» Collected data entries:
==> src/shared/clock_gen_pkg.sv <==
// ==========================================================
// Shared constants and carriers for the clock generator
// ==========================================================
package clock_gen_pkg;

	// ==========================================================
	// Register port geometry
	// ==========================================================
	localparam int ADDR_W = 8;
	localparam int DATA_W = 8;

	// Register offsets
	localparam logic [7:0] OFS_CTRL_ONE = 8'h00;
	localparam logic [7:0] OFS_CTRL_TWO = 8'h01;
	localparam logic [7:0] OFS_TRIM = 8'h02;
	localparam logic [7:0] OFS_STATUS = 8'h03;

	// Reset values (bus divider field resets to divide by two)
	localparam logic [7:0] RST_CTRL_ONE = 8'h00;
	localparam logic [7:0] RST_CTRL_TWO = 8'h40;
	localparam logic [7:0] RST_TRIM = 8'h00;
	localparam logic [7:0] RST_STATUS = 8'h00;

	// Field positions in control one and status/control
	localparam int SYSTEM_CLOCK_SOURCE_SELECT_HI = 7;
	localparam int SYSTEM_CLOCK_SOURCE_SELECT_LO = 6;
	localparam int SC_LOCK_BIT = 6;
	localparam int SC_FINE_BIT = 0;

	// Bus divider encodings
	localparam logic [1:0] DIV_BY_1 = 2'h0;
	localparam logic [1:0] DIV_BY_2 = 2'h1;
	localparam logic [1:0] DIV_BY_4 = 2'h2;
	localparam logic [1:0] DIV_BY_8 = 2'h3;

	// System clock source encodings (3 behaves as 0)
	localparam logic [1:0] SRC_LOOP = 2'h0;
	localparam logic [1:0] SRC_INT_REF = 2'h1;
	localparam logic [1:0] SRC_EXT_REF = 2'h2;
	localparam logic [1:0] SRC_RESERVED = 2'h3;

	// Depth of the pin synchroniser
	localparam int SYNC_STAGES = 3;

	// Control register two, bit 7 down to bit 0
	typedef struct packed {
		logic [1:0] bus_clock_divider;
		logic osc_high_range;
		logic osc_high_gain_select;
		logic bypass_loop_power_down;
		logic ext_ref_source_select;
		logic ext_ref_clock_enable;
		logic ext_ref_stop_keep;
	} ctrl_two_t;

	// Settings handed to the external oscillator
	typedef struct packed {
		logic high_range;
		logic high_gain;
		logic crystal_select;
		logic run;
	} osc_cfg_t;

endpackage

» WHAT NEEDS TO BE DONE:
Exactly as written, reproduce the lines of the data above from the first line through the line where "logic osc_high_range;" appears.

» RESULT OF THE EXERCISE:
==> src/shared/clock_gen_pkg.sv <==
// ==========================================================
// Shared constants and carriers for the clock generator
// ==========================================================
package clock_gen_pkg;

	// ==========================================================
	// Register port geometry
	// ==========================================================
	localparam int ADDR_W = 8;
	localparam int DATA_W = 8;

	// Register offsets
	localparam logic [7:0] OFS_CTRL_ONE = 8'h00;
	localparam logic [7:0] OFS_CTRL_TWO = 8'h01;
	localparam logic [7:0] OFS_TRIM = 8'h02;
	localparam logic [7:0] OFS_STATUS = 8'h03;

	// Reset values (bus divider field resets to divide by two)
	localparam logic [7:0] RST_CTRL_ONE = 8'h00;
	localparam logic [7:0] RST_CTRL_TWO = 8'h40;
	localparam logic [7:0] RST_TRIM = 8'h00;
	localparam logic [7:0] RST_STATUS = 8'h00;

	// Field positions in control one and status/control
	localparam int SYSTEM_CLOCK_SOURCE_SELECT_HI = 7;
	localparam int SYSTEM_CLOCK_SOURCE_SELECT_LO = 6;
	localparam int SC_LOCK_BIT = 6;
	localparam int SC_FINE_BIT = 0;

	// Bus divider encodings
	localparam logic [1:0] DIV_BY_1 = 2'h0;
	localparam logic [1:0] DIV_BY_2 = 2'h1;
	localparam logic [1:0] DIV_BY_4 = 2'h2;
	localparam logic [1:0] DIV_BY_8 = 2'h3;

	// System clock source encodings (3 behaves as 0)
	localparam logic [1:0] SRC_LOOP = 2'h0;
	localparam logic [1:0] SRC_INT_REF = 2'h1;
	localparam logic [1:0] SRC_EXT_REF = 2'h2;
	localparam logic [1:0] SRC_RESERVED = 2'h3;

	// Depth of the pin synchroniser
	localparam int SYNC_STAGES = 3;

	// Control register two, bit 7 down to bit 0
	typedef struct packed {
		logic [1:0] bus_clock_divider;
		logic osc_high_range;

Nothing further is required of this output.